Daphne Reece
From SuspireWiki
Lineage
- Carter Rails
- Daphne Reece
History
A good many people down our end of Ladebroke Grove came from one-parent families. Sometimes I think, looking back on it, I came from a no-parent family.
After all these years I'm still not too sure who my dad is, and certainly Mum never told me. I always went by her name which was Reece, and it was only her family I ever met, so I reckon my dad was no more than a passing moment in her life.
What I remember most about Mum was when I was first at school - down in among the infants I was at the time - she would come and fetch me with this music stuck in her ears. You couldn't hold much of a conversation at home either because she liked her music loud. When I remember talking to Mum, it was all shouting over Duran Duran, at full volume.

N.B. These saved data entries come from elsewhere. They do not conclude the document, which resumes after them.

This design comes from an exercise in tuning for a short achievable clock period and few clock cycles on the open sky130 flow, not from production work. At most, simulation tests tie the RTL to the original design; equivalence was not proved. The clock port is modelled as an ideal driver, which makes a skipped or thinned clock tree look cheaper than it is; a real chip needs a root buffer or a tree. Power figures rest on the tool's default switching activity, not on a simulated workload.

## main
// ssq_symdec
module ssq_symdec (
    input  wire        clk,
    input  wire        rst,
    input  wire        in_valid,
    output wire        in_ready,
    input  wire [7:0]  in_data,
    input  wire        in_last,
    output reg         out_valid,
    input  wire        out_ready,
    output reg  [7:0]  out_data,
    output reg         out_last,
    output reg  [1:0]  out_err,
    output reg  [15:0] out_err_pos,
    output reg  [7:0]  out_err_val,
    output reg  [2:0]  out_pad
);
clock: 5.0 ns
lec_check: 0
cap_margin: 20
core_margin: 2
core_utilization: 55
setup_slack_margin: 3.4
slew_margin: 20
standard.sh (not shown) runs the stock make flow with config.mk's settings and CLKGATE_MAP_FILE= SYNTH_SCRIPT=/design/flow/synth_recipe.tcl, a recipe that flattens the netlist after the stock synthesis.
==> flow/flow/run.sh <==
#!/bin/bash
# Standard layout, except that:
#  - the port buffers are buf_4 (the resizer sizes them later), and
#  - the clock tree is built by flow/tree.tcl (a two-level tree of clkinv_16)
#    in place of clock_tree_synthesis.
# Each step's output goes to a log file of its own in this folder.
set -euo pipefail
here=$(pwd)
ports="BUFFER_PORTS_ARGS=-buffer_cell sky130_fd_sc_hd__buf_4"

bash standard.sh synth > log_1_synth.txt 2>&1
bash standard.sh "$ports" place > log_2_place.txt 2>&1

# ORFS's scripts with cts.tcl swapped for ours, used for the CTS step only
rm -rf "$here/cts_scripts"
cp -r "$FLOW_HOME/scripts" "$here/cts_scripts"
cp "$here/flow/cts.tcl" "$here/cts_scripts/cts.tcl"
FLOW_TREE_TCL="$here/flow/tree.tcl" bash standard.sh "$ports" do-4_1_cts do-4_cts \
  SCRIPTS_DIR="$here/cts_scripts" > log_3_cts.txt 2>&1

bash standard.sh "$ports" finish > log_4_finish.txt 2>&1
Other scripts of this flow, unchanged in this note and not shown: flow/flow/cts.tcl, flow/flow/tree.tcl
Testbench counts of main, summed over its fixed seeds: cycles 69,251.
From an optimization exercise on the open Yosys and OpenROAD flow, aimed at small area, a short achievable clock period and few clock cycles per item; shortcuts taken in it are not production practice.
Only simulation tests tie the RTL to the original design; equivalence was not proved.

==> exp/maple: inputs <==
## lzss_comp
module lzss_comp #(
    parameter SMAX = 64,    
    parameter LMAX = 16     
) (
    input             clk,
    input             rst,         
    input             start,
    input      [11:0] cfg_s,
    input      [11:0] cfg_l,
    input      [4:0]  cfg_w,
    input      [12:0] cfg_n,
    input             in_valid,
    input      [15:0] in_data,
    output            in_ready,
    output            out_valid,
    output     [7:0]  out_data,
    output            out_last,
    input             out_ready,
    output reg        done,
    output reg [1:0]  err,         
    output     [12:0] res_lit,
    output     [12:0] res_match,
    output     [16:0] res_bits,
    output     [13:0] res_bytes
);
Settings: LEC_CHECK=0, CAP_MARGIN=20, CORE_MARGIN=2, CORE_UTILIZATION=40, SLEW_MARGIN=20; clock period 13.0 ns.
standard.sh (not shown) runs the stock make flow with config.mk's settings and CLKGATE_MAP_FILE= SYNTH_SCRIPT=/design/flow/synth_recipe.tcl, a recipe that flattens the netlist after the stock synthesis.
==> flow/flow/run.sh <==
#!/bin/bash
set -euo pipefail
export SETUP_SLACK_MARGIN=9.0
bash standard.sh > standard.log 2>&1
==> exp/juniper (differences from exp/maple) <==
--- a/flow/design.v
+++ b/flow/design.v
@@ -106,13 +106,12 @@
     reg        bad;                
     reg        su;                 
     reg        t_ok;               
     reg [6:0]  s_r;
     reg [4:0]  l_r;
     reg [4:0]  w_r;
-    reg [11:0] nm1_r;              
     reg [2:0]  ob_r;               
     reg [3:0]  cost_r;             
     reg [7:1]  tge;                
     reg        ce;                 
     reg        ir;                 
     reg [12:0] ntake;              
@@ -126,41 +125,48 @@
     reg [5:0]  bestd;              
     reg        ev_alive_r;         
     reg [15:0] h [1:HN];           
     reg [2:0]  c [1:HN];           
     reg [HN:1] a;                  
     reg        tv;
-    reg        tm;
     reg [16:0] tl;
     reg [4:0]  tn;
-    reg [39:0] acc;
+    reg [47:0] acc;
     reg [5:0]  acc_n;
-    reg [2:0]  hidx;               
-    reg        hdr;                
-    reg        ov;
-    reg        ol;
-    reg [7:0]  od;
+    reg        ov;                 
+    reg        ol;                 
     reg [12:0] cnt_lit;
     reg [12:0] cnt_match;
     reg [16:0] cnt_bits;
     reg [13:0] cnt_bytes;
     assign in_ready  = ir;
     assign out_valid = ov;
     assign out_last  = ol;
-    assign out_data  = od;
+    assign out_data  = acc[47:40];
     assign res_lit   = cnt_lit;
     assign res_match = cnt_match;
     assign res_bits  = cnt_bits;
     assign res_bytes = cnt_bytes;
     wire s_bad = (cfg_s == 12'd0) || (cfg_s > SMAX);
     wire l_bad = (cfg_l == 12'd0) || (cfg_l > LMAX);
     wire w_bad = (cfg_w == 5'd0) || (cfg_w > 5'd16);
     wire n_bad = (cfg_n > 13'd4096);
     wire [1:0] start_err = (s_bad || l_bad) ? 2'd1 :
                            w_bad            ? 2'd2 :
                            n_bad            ? 2'd1 : 2'd0;
+    reg [11:0] n_m1;
+    reg        n_lz;               
+    integer j;
+    always @(*) begin
+        n_lz = 1'b1;
+        for (j = 0; j < 12; j = j + 1) begin
+            n_m1[j] = cfg_n[j] ^ n_lz;
+            n_lz    = n_lz && !cfg_n[j];
+        end
+    end
+    wire [47:0] header = {cfg_s, cfg_l, 7'd0, cfg_w, n_m1};
     wire [5:0] n_fl    = acc_n + (tv ? {1'b0, tn} : 6'd0);
     wire       all_abs = nt0 && !xv;
     wire       t1      = tge[1];
     wire       in_fire = in_valid && ir;
     wire [15:0] wmask  = ~(16'hFFFF << w_r);
     wire [3:0]  sh_off = 4'd0 - {1'b0, ob_r};         
@@ -236,56 +242,44 @@
     end
     wire [15:0] lit_r  = h[k[2:0] == 3'd0 ? 1 : k[2:0]];
     wire [15:0] lit_l  = lit_r << sh_lit;
     wire [5:0]  m_off  = alive ? pe : bestd;
     wire [4:0]  m_len  = alive ? k : k_m1;
     wire [15:0] m_fld  = ({10'd0, m_off} << sh_off) | ({11'd0, m_len} << sh_len);
-    wire fin      = all_abs && kz && !tv;
-    wire src_v    = hdr || (acc_n >= 6'd8) || (fin && acc_n != 6'd0);
-    wire src_last = hdr ? (hidx == 3'd5 && fin && acc_n == 6'd0) : (fin && acc_n <= 6'd8);
-    reg [7:0] hdr_byte;
-    always @(*) begin
-        case (hidx)
-            3'd0:    hdr_byte = {5'd0, s_r[6:4]};
-            3'd1:    hdr_byte = {s_r[3:0], 4'd0};
-            3'd2:    hdr_byte = {3'd0, l_r};
-            3'd3:    hdr_byte = {7'd0, w_r[4]};
-            3'd4:    hdr_byte = {w_r[3:0], nm1_r[11:8]};
-            default: hdr_byte = nm1_r[7:0];
-        endcase
-    end
-    wire ob_take = !ov || out_ready;           
-    wire ld      = run && ob_take && src_v;
-    wire acc_pop = ld && !hdr;
-    wire [39:0] acc_ins = acc | (tv ? ({tl, 23'd0} >> acc_n[4:0]) : 40'd0);
+    wire        pop     = ov && out_ready;
+    wire [47:0] acc_ins = acc | (tv ? ({tl, 31'd0} >> acc_n[4:0]) : 48'd0);
     wire [5:0]  n_dec   = (n_fl > 6'd8) ? n_fl - 6'd8 : 6'd0;
+    wire [5:0]  n_nx    = pop ? n_dec : n_fl;
+    wire        fin_nx  = nt0_nx && !xv_nx && kz_nx && !emit;    
+    wire        ov_nx   = (n_nx >= 6'd8) || (fin_nx && n_nx != 6'd0);
+    wire        ol_nx   = fin_nx && (n_nx <= 6'd8);
     wire [17:0] bytes_c = {1'b0, cnt_bits} + 18'd55;
     wire [6:0]  nf_m    = {1'b0, n_fl} + {3'd0, cost_r};
     wire [6:0]  nf_l    = {1'b0, n_fl} + {2'd0, w_r} + 7'd1;
     wire [6:0]  nf_x    = !emit ? {1'b0, n_fl} : is_m ? nf_m : nf_l;
-    wire        ce_nx   = acc_pop ? (nf_x < 7'd32) : (nf_x < 7'd24);
+    wire        ce_nx   = pop ? (nf_x < 7'd40) : (nf_x < 7'd32);
     wire       xv_nx   = absorb ? (yv || in_fire) : (xv || in_fire);
     wire [7:1] tge_nx  = tge_of(w_r, cost_r);
     wire       t1_nx   = t_ok ? t1 : tge_nx[1];
     wire       eva_nx  = cont && !absorb;
     wire       kz_nx   = (k_nx == 5'd0);
-    wire       ab_nx   = xv_nx && ce_nx && (kz_nx || ((t_ok || su) && (!t1_nx || eva_nx)));
+    wire       nt0_nx  = in_fire ? (ntake == 13'd1) : nt0;
+    wire       ab_nx   = xv_nx && (kz_nx || (ce_nx && (t_ok || su) && (!t1_nx || eva_nx)));
     always @(posedge clk) begin
         done <= 1'b0;
         if (rst) begin
             run        <= 1'b0;
             bad        <= 1'b0;
             err        <= 2'd0;
             ir         <= 1'b0;
             ov         <= 1'b0;
             ol         <= 1'b0;
-            acc        <= 40'd0;
+            acc        <= 48'd0;
             acc_n      <= 6'd0;
             ce         <= 1'b1;
             tv         <= 1'b0;
-            hdr        <= 1'b0;
             xv         <= 1'b0;
             yv         <= 1'b0;
             k          <= 5'd0;
             kz         <= 1'b1;
             absorb     <= 1'b0;
             vcnt       <= 6'd0;
@@ -293,43 +287,52 @@
             ev_alive_r <= 1'b0;
             cnt_lit    <= 13'd0;
             cnt_match  <= 13'd0;
             cnt_bits   <= 17'd0;
             cnt_bytes  <= 14'd0;
         end else if (!run) begin
+            err <= 2'd0;
+            ir  <= 1'b0;
+            ov  <= 1'b0;
+            ol  <= 1'b0;
+            acc <= 48'd0;
+            acc_n <= 6'd0;
             if (start) begin
                 s_r        <= cfg_s[6:0];
                 l_r        <= cfg_l[4:0];
                 w_r        <= cfg_w;
-                nm1_r      <= cfg_n[11:0] - 12'd1;
-                ce         <= 1'b1;
+                ce         <= 1'b0;
                 err        <= start_err;
                 bad        <= (start_err != 2'd0);
                 ntake      <= cfg_n;
                 nt0        <= (cfg_n == 13'd0);
                 ir         <= (start_err == 2'd0) && (cfg_n != 13'd0);
+                if (start_err == 2'd0) begin
+                    acc   <= header;
+                    acc_n <= 6'd48;
+                    ov    <= 1'b1;
+                end
                 xv         <= 1'b0;
                 yv         <= 1'b0;
                 k          <= 5'd0;
                 kz         <= 1'b1;
                 absorb     <= 1'b0;
                 vcnt       <= 6'd0;
-                hidx       <= 3'd0;
-                hdr        <= 1'b1;
                 su         <= 1'b0;
                 t_ok       <= 1'b0;
                 tv         <= 1'b0;
                 ev_alive_r <= 1'b0;
                 cnt_lit    <= 13'd0;
                 cnt_match  <= 13'd0;
                 cnt_bits   <= 17'd0;
                 cnt_bytes  <= 14'd0;
                 if (start_err != 2'd0) done <= 1'b1;
                 else                   run  <= 1'b1;
             end
         end else begin
+            err <= 2'd0;
             if (!t_ok) begin
                 su <= 1'b1;
                 if (!su) begin
                     ob_r   <= b2r7(s_r);
                     cost_r <= 4'd1 + {1'b0, b2r7(s_r)} + {1'b0, b2r7({2'd0, l_r})};
                 end else begin
@@ -363,40 +366,27 @@
             absorb <= ab_nx;
             a <= a_nx;
             if (ev && alive) bestd <= pe;
             ev_alive_r <= cont && !absorb;
             tv <= emit;
             if (emit) begin
-                tm <= is_m;
                 tl <= is_m ? {1'b1, m_fld} : {1'b0, lit_l};
                 tn <= is_m ? {1'b0, cost_r} : (w_r + 5'd1);
             end
             if (tv) begin
                 cnt_bits <= cnt_bits + {12'd0, tn};
-                if (tm) cnt_match <= cnt_match + 13'd1;
+                if (tl[16]) cnt_match <= cnt_match + 13'd1;
                 else    cnt_lit   <= cnt_lit + 13'd1;
             end
             cnt_bytes <= bytes_c[16:3];
-            if (ob_take) begin
-                ov <= src_v;
-                ol <= src_last;
-                od <= hdr ? hdr_byte : acc[39:32];
-            end
-            if (ld && hdr) begin
-                hidx <= hidx + 3'd1;
-                if (hidx == 3'd5) hdr <= 1'b0;
-            end
-            ce <= ce_nx;
-            if (acc_pop) begin
-                acc   <= acc_ins << 8;
-                acc_n <= n_dec;
-            end else begin
-                acc   <= acc_ins;
-                acc_n <= n_fl;
-            end
-            if (ov && ol && out_ready) begin
+            ce    <= ce_nx;
+            acc   <= pop ? acc_ins << 8 : acc_ins;
+            acc_n <= n_nx;
+            ov    <= ov_nx;
+            ol    <= ol_nx;
+            if (pop && ol) begin
                 done <= 1'b1;
                 run  <= 1'b0;
                 ov   <= 1'b0;
                 ir   <= 1'b0;
             end
         end
==> flow/flow/run.sh (replaced) <==
#!/bin/bash
set -euo pipefail
export SETUP_SLACK_MARGIN=9.2
export BUFFER_PORTS_ARGS="-buffer_cell sky130_fd_sc_hd__buf_2"
bash standard.sh > standard.log 2>&1
Settings changed: CORE_UTILIZATION 40 to 55, CTS_CLUSTER_DIAMETER from default to 100, CTS_CLUSTER_SIZE from default to 20.
==> notes <==
Of exp/maple and exp/juniper, exp/maple has the higher die area (gap 39%, measured against exp/juniper).
Core utilization: exp/maple is lower than exp/juniper (16 points).
In exp/juniper the via count is smaller than in exp/maple, by 0.84%.
Against exp/juniper, the cell area of exp/maple is larger by 3.3%.
Against exp/juniper, the sequential share of layout area of exp/maple is lower by 1.0 points.
Between exp/juniper and exp/maple, the lower clock skew is in exp/maple (gap 0.020 ns).
Between exp/juniper and exp/maple, the lower count of clock-buffer cells in the layout is in exp/juniper (gap 106).
Non-clock buffer count: exp/maple is lower than exp/juniper (93).
Testbench counts of exp/maple, summed over its fixed seeds: cycles 43,486, units 42,556.
Testbench counts of exp/juniper, summed over its fixed seeds: cycles 43,104, units 42,556.

separate check: timing with driven ports:
No port has a modelled driver above. Below, the same layouts with a new extraction and two added sets of constraints. Step 1, drivers: a clkbuf_16 drives clk and a buf_2 each remaining input, both assumed. Step 2 moves the port delays by t, midway between the first and last clock arrival at a register: inputs arrive t later, outputs are due t later. That takes back most of the time a late clock gives input paths. a / b / c = no drivers / after step 1 / after step 2; a / b = the first two.
run | shift t [ns] | setup WS [ns] | worst setup path after step 2 | slew at the worst register clock pin (ns)
exp/maple | 0.899 | 8.998 / 8.922 / 8.173 | input to register | 0.07 / 0.07
exp/juniper | 0.805 | 9.077 / 9.072 / 8.329 | input to register | 0.10 / 0.10
After both steps setup and hold are still met in every run listed. The setup slack of exp/maple, which loses most, moves by -0.076 ns with the drivers and by -0.825 ns with both steps.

I remember the kitchen where we lived on the estate, with plates stacked up by the sink sticking together, and I can remember wondering why there was so much washing-up because we weren't a big family. No Dad, no brothers and sisters - just me. I suppose more got eaten because Mum often had guys she called my uncles around. Most of the time , of course, these uncles weren't uncles at all and then Mum would hustle me off to bed extra early and I'd lie awake listening to her Music for Romantic Evenings tapes played extra loud until they moved to the bedroom and I could get a bit of sleep. Anyways, I stayed with my mum and I put up with Duran Duran and her Romantic Evenings until one of the uncles turned out to be someone called Jack Levenhall, who gave it out that he owned a kebab place on Harrow Road. Much later, it turned out not only that he didn't own it, but that he'd been thrown out of it because of his habits. This Uncle Jack made it horribly plain that he fancied me more than he fancied my mum, so I moved out as quick as I could, and I never lived at her place after that.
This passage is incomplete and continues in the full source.